Sixth, the governor punted when it came to pension reform. He boldly proposed a Tier-6 level for new state employees that would increase employee contributions, offer a defined-contribution option, raise the retirement age from 62 to 65, prohibit early retirement, decrease the final average salary from 60 percent to 50 percent, and exclude overtime and other payments from the formula used to calculate final average salaries for pension allowances. Gov. Cuomo projected a savings of $80 billion over 30 years.
Despite the fact that New Yorkers will spend $13 billion this year to fund state pensions, nearly 10 percent of the entire budget, Gov. Cuomo agreed to raise the retirement age by only one year, limited the defined-contribution plan to a few non-union employees, and gave up on cutting the workers’ annuities by up to 16 percent. In short, the governor rolled over for the unions on pension reform, knowing full well that as soon as the economy recovers, organized labor will pressure its legislature allies to raise the pension benefits.
Final grade: B-.
To raise his grade, Gov. Cuomo needs to take on pension reform. His model should be Gina Raimondo, the state treasurer of Rhode Island, who spent months convincing her fellow Democrats that serious reform was needed now for the present work force, not for some time in the future. The new Rhode Island law shifts all workers from a defined-benefit plan to a hybrid plan consisting of a modest annuity and a defined-contribution plan. The plan also raises the retirement age from 62 to 67.
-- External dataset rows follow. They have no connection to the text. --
--- config.mk ---
export PLATFORM = sky130hd
export DESIGN_NAME = fwd_hazard_ctrl_flat
export DESIGN_NICKNAME = d
export VERILOG_FILES = /design/src/rtl/fwd_hazard_ctrl_pkg.sv /design/src/rtl/fwd_hazard_ctrl_if.sv /design/src/rtl/fwd_hazard_ctrl_src_match.sv /design/src/rtl/fwd_hazard_ctrl.sv /design/src/flat_wrapper.sv
export SDC_FILE = /design/constraint.sdc
export NUM_CORES = 1
export LEC_CHECK = 0
export BUFFER_PORTS_ARGS = -buffer_cell sky130_fd_sc_hd__buf_2
export CORE_MARGIN = 2
export CORE_UTILIZATION = 49
export CTS_CLUSTER_SIZE = 8
export DETAILED_ROUTE_END_ITERATION = 8
export HOLD_SLACK_MARGIN = 0.15
export PLACE_DENSITY = 0.78
export SLEW_MARGIN = 25
export SYNTH_ARGS = -nofsm -noshare
export SYNTH_HDL_FRONTEND = slang
export SYNTH_SLANG_ARGS = --single-unit
--- constraint.sdc ---
create_clock -name clk -period 2.7 [get_ports clk]
set_clock_uncertainty 0.15 [all_clocks]
set_input_delay 0.135 -clock clk [delete_from_list [all_inputs] [get_ports clk]]
set_output_delay 0.135 -clock clk [all_outputs]
set_load 0.005 [all_outputs]
--- src/rtl/fwd_hazard_ctrl_pkg.sv ---
// Shared pipeline types for the decode-side forwarding/hazard controller:
// ALU operand selects, store-data forward select and in-flight tracking slots.
package fwd_hazard_ctrl_pkg;

  localparam int HAZ_RD_W = 5;

  typedef enum logic [1:0] {
    PC_S1    = 2'd0,
    RS1_S1   = 2'd1,
    RD_MA_S1 = 2'd2,
    RD_WB_S1 = 2'd3
  } ctrlAluSrc1_e;

  typedef enum logic [1:0] {
    RS2_S2   = 2'd0,
    IMM_S2   = 2'd1,
    RD_MA_S2 = 2'd2,
    RD_WB_S2 = 2'd3
  } ctrlAluSrc2_e;

  typedef enum logic [1:0] {
    ST_NONE = 2'd0,
    ST_MA   = 2'd1,
    ST_WB   = 2'd2
  } stFwdSel_e;

  typedef struct packed {
    logic                valid;
    logic [HAZ_RD_W-1:0] rd;
    logic                reg_wr;
    logic                mem_rd;
  } hazSlot_s;

  localparam hazSlot_s BUBBLE_SLOT = '0;

  // x0 is hardwired to zero, so a write to it never produces forwardable data.
  function automatic logic slot_writes(input hazSlot_s s, input logic [HAZ_RD_W-1:0] rs);
    return s.valid && s.reg_wr && (s.rd != '0) && (s.rd == rs);
  endfunction

endpackage

--- src/rtl/fwd_hazard_ctrl_if.sv ---
// ID-side decode fields in, registered EX-side operand selects and stall out.
interface fwd_hazard_ctrl_if #(parameter int REG_ADDR_W = 5);
  import fwd_hazard_ctrl_pkg::*;

  logic                  id_valid;
  logic [REG_ADDR_W-1:0] id_rs1;
  logic [REG_ADDR_W-1:0] id_rs2;
  logic [REG_ADDR_W-1:0] id_rd;
  logic                  id_reg_wr;
  logic                  id_mem_rd;
  logic                  id_store;
  ctrlAluSrc1_e          id_src1_sel;
  ctrlAluSrc2_e          id_src2_sel;
  logic                  ex_flush;
  logic                  stall;
  logic                  ex_valid;
  ctrlAluSrc1_e          ex_alu_src1;
  ctrlAluSrc2_e          ex_alu_src2;
  stFwdSel_e             ex_st_fwd;

  modport master (
    output id_valid, id_rs1, id_rs2, id_rd, id_reg_wr, id_mem_rd, id_store,
           id_src1_sel, id_src2_sel, ex_flush,
    input  stall, ex_valid, ex_alu_src1, ex_alu_src2, ex_st_fwd
  );

  modport slave (
    input  id_valid, id_rs1, id_rs2, id_rd, id_reg_wr, id_mem_rd, id_store,
           id_src1_sel, id_src2_sel, ex_flush,
    output stall, ex_valid, ex_alu_src1, ex_alu_src2, ex_st_fwd
  );

endinterface

--- src/rtl/fwd_hazard_ctrl_src_match.sv ---
// Compares one source address against both in-flight slots; the EX slot's
// result will sit in MA when the consumer reaches EX, the MA slot's in WB.
module fwd_src_match
  import fwd_hazard_ctrl_pkg::*;
(
  input  hazSlot_s            ex_slot,
  input  hazSlot_s            ma_slot,
  input  logic [HAZ_RD_W-1:0] rs,
  output logic                hit_ma,
  output logic                hit_wb,
  output logic                load_hit
);

  assign hit_ma   = slot_writes(ex_slot, rs);
  assign hit_wb   = slot_writes(ma_slot, rs);
  assign load_hit = hit_ma && ex_slot.mem_rd;

endmodule

--- src/rtl/fwd_hazard_ctrl.sv ---
// Decode-side forwarding and load-use hazard control feeding the ID/EX register:
// tracks the two older in-flight writers and registers the EX operand selects.
module fwd_hazard_ctrl
  import fwd_hazard_ctrl_pkg::*;
#(
  parameter int REG_ADDR_W = 5,
  parameter int NUM_REGS   = 32
) (
  input logic               clk,
  input logic               rst,
  input logic               clk_en,
  fwd_hazard_ctrl_if.slave  bus
);

  if (REG_ADDR_W != HAZ_RD_W || NUM_REGS > (1 << REG_ADDR_W)) begin : g_param_check
    $error("fwd_hazard_ctrl: register address width does not match the tracking slots");
  end

  hazSlot_s     ex_slot_reg, ex_slot_next;
  hazSlot_s     ma_slot_reg, ma_slot_next;
  logic         valid_reg, valid_next;
  ctrlAluSrc1_e src1_reg, src1_next;
  ctrlAluSrc2_e src2_reg, src2_next;
  stFwdSel_e    st_reg, st_next;

  logic [1:0][HAZ_RD_W-1:0] rs_addr;
  logic [1:0]               hit_ma, hit_wb, load_hit;

  assign rs_addr[0] = bus.id_rs1;
  assign rs_addr[1] = bus.id_rs2;

  genvar gi;
  generate
    for (gi = 0; gi < 2; gi++) begin : g_match
      fwd_src_match u_match (
        .ex_slot  (ex_slot_reg),
        .ma_slot  (ma_slot_reg),
        .rs       (rs_addr[gi]),
        .hit_ma   (hit_ma[gi]),
        .hit_wb   (hit_wb[gi]),
        .load_hit (load_hit[gi])
      );
    end
  endgenerate

  ctrlAluSrc1_e base1, sel1;
  ctrlAluSrc2_e base2, sel2;
  stFwdSel_e    sel_st;
  logic         rs1_used, rs2_used, stall;

  // Forwarding selects; decoder-illegal forward codes collapse to the register source.
  always_comb begin
    base1    = (bus.id_src1_sel == PC_S1) ? PC_S1 : RS1_S1;
    base2    = (bus.id_src2_sel == IMM_S2) ? IMM_S2 : RS2_S2;
    rs1_used = (base1 == RS1_S1);
    rs2_used = (base2 == RS2_S2) || bus.id_store;

    sel1 = base1;
    if (rs1_used) begin
      if (hit_ma[0])      sel1 = RD_MA_S1;
      else if (hit_wb[0]) sel1 = RD_WB_S1;
    end

    sel2 = base2;
    if (base2 == RS2_S2) begin
      if (hit_ma[1])      sel2 = RD_MA_S2;
      else if (hit_wb[1]) sel2 = RD_WB_S2;
    end

    sel_st = ST_NONE;
    if (bus.id_store) begin
      if (hit_ma[1])      sel_st = ST_MA;
      else if (hit_wb[1]) sel_st = ST_WB;
    end

    // Load data only exists after MA, so an EX-slot load hit costs one bubble.
    stall = bus.id_valid && !bus.ex_flush &&
            ((rs1_used && load_hit[0]) || (rs2_used && load_hit[1]));
  end

  always_comb begin
    ex_slot_next = ex_slot_reg;
    ma_slot_next = ma_slot_reg;
    valid_next   = valid_reg;
    src1_next    = src1_reg;
    src2_next    = src2_reg;
    st_next      = st_reg;
    if (clk_en) begin
      ma_slot_next = ex_slot_reg;
      if (bus.ex_flush || stall || !bus.id_valid) begin
        ex_slot_next = BUBBLE_SLOT;
        valid_next   = 1'b0;
        src1_next    = RS1_S1;
        src2_next    = RS2_S2;
        st_next      = ST_NONE;
      end else begin
        ex_slot_next.valid  = 1'b1;
        ex_slot_next.rd     = bus.id_rd;
        ex_slot_next.reg_wr = bus.id_reg_wr;
        ex_slot_next.mem_rd = bus.id_mem_rd;
        valid_next          = 1'b1;
        src1_next           = sel1;
        src2_next           = sel2;
        st_next             = sel_st;
      end
    end
  end

  always_ff @(posedge clk) begin
    if (rst) begin
      ex_slot_reg <= BUBBLE_SLOT;
      ma_slot_reg <= BUBBLE_SLOT;
      valid_reg   <= 1'b0;
      src1_reg    <= RS1_S1;
      src2_reg    <= RS2_S2;
      st_reg      <= ST_NONE;
    end else begin
      ex_slot_reg <= ex_slot_next;
      ma_slot_reg <= ma_slot_next;
      valid_reg   <= valid_next;
      src1_reg    <= src1_next;
      src2_reg    <= src2_next;
      st_reg      <= st_next;
    end
  end

  assign bus.stall       = stall;
  assign bus.ex_valid    = valid_reg;
  assign bus.ex_alu_src1 = src1_reg;
  assign bus.ex_alu_src2 = src2_reg;
  assign bus.ex_st_fwd   = st_reg;

endmodule

--- src/flat_wrapper.sv ---
// flat-port wrapper written by rule: the top's interface ports become plain ports
module fwd_hazard_ctrl_flat import fwd_hazard_ctrl_pkg::*;
#(
  parameter int REG_ADDR_W = 5,
  parameter int NUM_REGS   = 32
)
  (clk, rst, clk_en, bus_id_valid, bus_id_rs1, bus_id_rs2, bus_id_rd, bus_id_reg_wr, bus_id_mem_rd, bus_id_store, bus_id_src1_sel, bus_id_src2_sel, bus_ex_flush, bus_stall, bus_ex_valid, bus_ex_alu_src1, bus_ex_alu_src2, bus_ex_st_fwd);
  fwd_hazard_ctrl_if #(.REG_ADDR_W(REG_ADDR_W)) bus_i ();
  input logic clk;
  input logic rst;
  input logic clk_en;
  input wire logic [$bits(bus_i.id_valid)-1:0] bus_id_valid;
  input wire logic [$bits(bus_i.id_rs1)-1:0] bus_id_rs1;
  input wire logic [$bits(bus_i.id_rs2)-1:0] bus_id_rs2;
  input wire logic [$bits(bus_i.id_rd)-1:0] bus_id_rd;
  input wire logic [$bits(bus_i.id_reg_wr)-1:0] bus_id_reg_wr;
  input wire logic [$bits(bus_i.id_mem_rd)-1:0] bus_id_mem_rd;
  input wire logic [$bits(bus_i.id_store)-1:0] bus_id_store;
  input wire logic [$bits(bus_i.id_src1_sel)-1:0] bus_id_src1_sel;
  input wire logic [$bits(bus_i.id_src2_sel)-1:0] bus_id_src2_sel;
  input wire logic [$bits(bus_i.ex_flush)-1:0] bus_ex_flush;
  output wire logic [$bits(bus_i.stall)-1:0] bus_stall;
  output wire logic [$bits(bus_i.ex_valid)-1:0] bus_ex_valid;
  output wire logic [$bits(bus_i.ex_alu_src1)-1:0] bus_ex_alu_src1;
  output wire logic [$bits(bus_i.ex_alu_src2)-1:0] bus_ex_alu_src2;
  output wire logic [$bits(bus_i.ex_st_fwd)-1:0] bus_ex_st_fwd;
  assign bus_i.id_valid = bus_id_valid;
  assign bus_i.id_rs1 = bus_id_rs1;
  assign bus_i.id_rs2 = bus_id_rs2;
  assign bus_i.id_rd = bus_id_rd;
  assign bus_i.id_reg_wr = bus_id_reg_wr;
  assign bus_i.id_mem_rd = bus_id_mem_rd;
  assign bus_i.id_store = bus_id_store;
  assign bus_i.id_src1_sel = bus_id_src1_sel;
  assign bus_i.id_src2_sel = bus_id_src2_sel;
  assign bus_i.ex_flush = bus_ex_flush;
  assign bus_stall = bus_i.stall;
  assign bus_ex_valid = bus_i.ex_valid;
  assign bus_ex_alu_src1 = bus_i.ex_alu_src1;
  assign bus_ex_alu_src2 = bus_i.ex_alu_src2;
  assign bus_ex_st_fwd = bus_i.ex_st_fwd;
  fwd_hazard_ctrl #(.REG_ADDR_W(REG_ADDR_W), .NUM_REGS(NUM_REGS)) u_core (.clk(clk), .rst(rst), .clk_en(clk_en), .bus(bus_i));
endmodule
**Word-level counts from Yosys, hierarchy flattened**

Index checks and enable logic that the tools add are counted.

- Register bits: 22
- Input bits: 27
- Output and inout port bits: 8
- Logic and storage cells: 57

- Eq/ne operators: 6
- Mux-type cells: 16
- Reductions and logical operators: 24

Operators with widths:

| cell | number |
|---|---|
| 2-bit 2-to-1 mux | 12 |
| 5-bit == test | 4 |
| 1-bit logical AND | 14 |
| 5-bit nonzero test | 2 |
| 8-bit 2-to-1 mux | 1 |
| 2-bit by 1-bit == test with 1-bit output (second input constant) | 2 |
| 2-bit logical NOT | 2 |
| 1-bit logical OR | 4 |
| 1-bit 2-to-1 mux | 3 |
| 1-bit logical NOT | 2 |

**Depth between registers and ports, before layout**

Gate-level depths: netlist of the first run.

- Depth after elaboration: 10
- Mapped depth: 6
- Gate-level depth less buffers: 5

**By module**

A second synthesis of the first run with hierarchy kept.

- Cell total of the unflattened synthesis: 121
- Area, all modules: 1131.1 um^2

Modules (own cells, without submodules):

| module | instances | cells each | area an instance (um^2) | seq. area each (um^2) |
|---|---|---|---|---|
| fwd_hazard_ctrl | 1 | 75 | 810.8 | 440.4 |
| fwd_src_match | 2 | 23 | 160.2 | 0.0 |

**Worst setup path after synthesis of the first run**

No wires, ideal clock.

- Path kind: register to register
- Start: reg u_core.ex_slot_reg[4] (netlist bit)
- End: reg u_core.src1_reg[0] (netlist: u_core.bus.ex_alu_src1[0])
- Arrival time: 1689 ps
- Required time: 2428 ps
- Setup slack: 739 ps
- Stages on the path, launching flop included: 6
- Clock period less this slack: 1961 ps
- Cell sequence: dfxtp_1 or4_1 o211ai_2 or3_1 o221ai_2 o32a_1

- Word-level cells in the longest chain between the ends: 10
- Elaborated cells between the ends (all ways): 17

RTL lines:

| what | RTL line | text |
|---|---|---|
| start, declared | fwd_hazard_ctrl.sv:19 | `hazSlot_s ex_slot_reg, ex_slot_next;` |
| start signal, assigned | fwd_hazard_ctrl.sv:118 | `ex_slot_reg <= ex_slot_next;` |
| 5-bit nonzero test | fwd_hazard_ctrl_pkg.sv:38 | `return s.valid && s.reg_wr && (s.rd != '0) && (s.rd == rs);` |
| 1-bit logical AND (2 in series) | fwd_hazard_ctrl_pkg.sv:38 |  |
| 1-bit logical AND | fwd_hazard_ctrl_src_match.sv:16 | `assign load_hit = hit_ma && ex_slot.mem_rd;` |
| 1-bit logical AND | fwd_hazard_ctrl.sv:78 | `((rs1_used && load_hit[0]) \|\| (rs2_used && load_hit[1]));` |
| 1-bit logical OR | fwd_hazard_ctrl.sv:78 |  |
| 1-bit logical AND | fwd_hazard_ctrl.sv:77 | `stall = bus.id_valid && !bus.ex_flush &&` |
| 1-bit logical OR (2 in series) | fwd_hazard_ctrl.sv:90 | `if (bus.ex_flush \|\| stall \|\| !bus.id_valid) begin` |
| 2-bit 2-to-1 mux (*) | fwd_hazard_ctrl.sv:90 |  |
| end signal, assigned | fwd_hazard_ctrl.sv:121 | `src1_reg <= src1_next;` |
| end, declared | fwd_hazard_ctrl.sv:22 | `ctrlAluSrc1_e src1_reg, src1_next;` |

Mark *: on every way between the ends. The rest lies on a longest branch, timed or not.
A chain may end at the register's enable or synchronous reset.

**Worst setup path in the final report of the first run**

- Start: reg u_core.ex_slot_reg[4] (netlist bit)
- End: out bus_stall

- Word-level cells in the longest chain between the ends: 7
- Elaborated cells between the ends (all ways): 12

RTL lines:

| what | RTL line | text |
|---|---|---|
| 5-bit nonzero test | fwd_hazard_ctrl_pkg.sv:38 |  |
| 1-bit logical AND (2 in series) | fwd_hazard_ctrl_pkg.sv:38 |  |
| 1-bit logical AND | fwd_hazard_ctrl_src_match.sv:16 |  |
| 1-bit logical AND | fwd_hazard_ctrl.sv:78 |  |
| 1-bit logical OR (*) | fwd_hazard_ctrl.sv:78 |  |
| 1-bit logical AND (*) | fwd_hazard_ctrl.sv:77 |  |
| end, declared | flat_wrapper.sv:22 | `output wire logic [$bits(bus_i.stall)-1:0] bus_stall;` |

Marked as above.

==> results.md, run 1 <==
* Run status: complete, no violations
* CTS resizes at 0
* Root Buffer: clkbuf_4
* Total gr overflow at 0
* Placer Congestion at 0.863
* Post-synth EDFFs at 0
* Min Hold Slack at ~170 ps
* Final WS setup at about 380 ps
* Portion of netlist area occupied by mux cells at 6.58%
* Post-Synth Adder-Cell Area at 0%
* P_leak at 0.000612 uW
* Final min period at 2320 ps
* Clock tree buffer depth at 2
* Max_slew headroom at 39.8%
* GRT Resource Usage Total at 22.0%
* Routed len/inst at 14.2 um
* Most frequent cells in the layout: 34 x buf_2, 21 x dfxtp_1, 16 x xnor2_1, 16 x dlygate4sd3_1, 10 x nor2_1
* Synth cell types at 32
* Drt initial violations at 14
* Yosys warns at 0
* Most common cell after layout, fill and taps aside: buf_2
* H-tree levels at 1
* Post-Synth XOR/XNOR Area at 16.5%
* Final setup viols at 0
* Vias per cell at 5.40
* Main synth FF type: dfxtp_1
* Clk pin slew, worst setup/hold paths at about 120 ps
* Die area at between 2000 and 3000 um^2
* Die Wd at between 50 and 60 um
* Worst EP arrival at 2040 ps
* Peak supply drop at roughly 0.00037 V
* Post-synthesis simple-gate area fraction at 16.3%
* Total chip power at about 570 uW
* Cell area after synthesis at 1060 um^2
* Seq/Total Area, Yosys at 39.5%
* Port-buffer cells at 34
* Critical path startpoint: u_core.ex_slot_reg[4]$_SDFFE_PP0P_
* Final ANT Viol Nets at 0
* Synth Instances at 110
* Crit-path max cell delay at 550 ps
* RSZ-0062 raised after global routing: false
* Worst hold start: bus_ex_flush
* Final Hold Viols at 0
* Hold Crit Class: in2reg
* Setup TNS at 0 ps
* Initial cell density of the core at 53.2%
* CP cell instances: or4_1 -> o211ai_2 -> or3_1 -> o22ai_1 -> and3b_1 -> buf_2
* Filler cells at 171
* Register bit total from synthesis at 21
* Antenna cells at 0
* Max Fanout on Critical Path at 5
* Largest net degree at the start of global routing at 15
* Least-Margin Pin Slew at 900 ps
* Share of layout cells above drive strength 1 at 25.6%
* # DRC at 0
* DP Wirelength at 1930 um
* Post-CTS Hold Buffers at 16
* Area Overhead vs Synth at 34.7%
* Core area at 2000 um^2
* Maxcap violations at 0
* Vias at about 1000
* Post-CTS Setup Bufs at 0
* Tcrit/Tclk final at 85.9%
* Async SR Flop Fraction at 0%
* Layout Utilization at about 72%
* Post-Syn Area per Cell at 9.68 um^2
* Setup slack at placement at 563 ps
* CP startpoint kind: flip-flop
* R2R Path Start: u_core.ex_slot_reg[4]$_SDFFE_PP0P_
* Fmax at 0.431 GHz
* Main combinational cell family by area after synthesis: compound AO/OA/AOI/OAI gates
* Vert. Die Dim at 50.6 um
* IO Count at 35
* Slowest CP cell: or4_1
* Nets at 188
* Vias in the first global route at between 900 and 1000
* Clock Latency Late Sink at 310 ps
* CTS tree: done
* Site Rows at 16
* First-pass GRT wire length at 4220 um
* Compound-cell area share of the yosys netlist at 18.7%
* Post-Route WL at 2660 um
* CTS buffer count at 3
* CTS Sinks at 21
* Pre-antenna DRT Iters at 4
* Critical Path End Type: output port
* Post-synth net total at 137
* Initial antenna violation count at 0
* Pins over their slew limit at 0
* Crit Path Category: reg2out
* Worst EP required at 2410 ps
* P per Cell Area at 396 nW/um^2
==> per-layer routing <==
metal	global-route usage [%]	vias up	wire length, um	part of all wire, %
li1	-	500	-	-
met3	5.36	2	142	5.3
met1	25.8	478	1150	43
met2	40.6	29	1360	51
met4	4.05	0	12	0.45
met5	0	-	0	0
==> synth_stat cells, types with 2 or more instances <==
master	instances	area, um^2
dfxtp_1	21	420
xnor2_1	16	140
nor2_1	10	37.5
a22o_1	8	70.1
mux2i_1	7	70.1
nand2_1	5	18.8
nand3_1	4	20.0
xor2_1	4	35.0
clkbuf_1	3	11.3
o31ai_1	3	22.5
and3b_1	2	17.5
nand2b_1	2	12.5
nor3_1	2	10.0
nor4_1	2	12.5
o21ai_0	2	10.0
o22ai_1	2	12.5
or4_1	2	15.0
==> report_power, final <==
group / leakage (uW) / total [uW] / internal (uW) / switching [uW]
combinational: 0.000425 / 91.4 / 51.6 / 39.8
clock: 0.0000177 / 155 / 55.3 / 100
sequential: 0.000170 / 321 / 315 / 6.35
==> area by class of cell <==
type	count	area, um^2	share of cell area, %
timing repair buffer	50	330	23.0
sequential	21	420	29.3
multi-input combinational	84	618	43.1
tap	27	33.8	2.36
inverter	1	3.75	0.262
clock buffer	3	22.5	1.57
clock inverter	1	5.00	0.349
==> per-stage QoR <==
stage | instances | instance area (um^2)
final | 187 | 1430
after global routing | 187 | 1430
after CTS | 187 | 1430
after detailed placement | 167 | 1250
after global placement | 167 | 1250
after floorplan | 110 | 1060
==> worst max-delay path: cells and delay by family, from the launching register on <==
family | cells | cell delay (ps)
AO/OA/AOI/OAI | 2 | 290
buffers and inverters | 1 | 120
flip-flops | 1 | 380
AND/OR/NAND/NOR | 3 | 940
==> cells by family after synthesis <==
kind of cell,Yosys count
flip-flops,21
AND/OR/NAND/NOR,33
AO/OA/AOI/OAI,24
buffers and inverters,5
XOR/XNOR,20
multiplexers,7
==> path summary, 6_finish.rpt <==
kind | depth (start not counted) | end | slack, ps
min | 4 | u_core.bus.ex_valid$_SDFFE_PP0P_ | 170
max reg2reg | 5 | u_core.ex_slot_reg[4]$_SDFFE_PP0P_ | 550
min reg2reg | 2 | u_core.bus.ex_alu_src2[0]$_SDFFE_PP0P_ | 310
max | 6 | bus_stall | 380
Note: power is estimated with default switching activity, not from simulation.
Gov. Cuomo also needs to attack the basic problems of Medicaid enrollment and its overly generous benefits along with the extraordinarily high cost of public education, not tied to performance improvement. Slowing the rate of state funding in New York is not enough; we need to lower the total cost now by spending less.
And finally, until Cuomo institutes a plan to reduce the state’s debt obligations, the Empire State is not set on a path to prosperity. If we want the world to know that New York is truly open for business, there is still much for the governor to do and more political capital he needs to expend.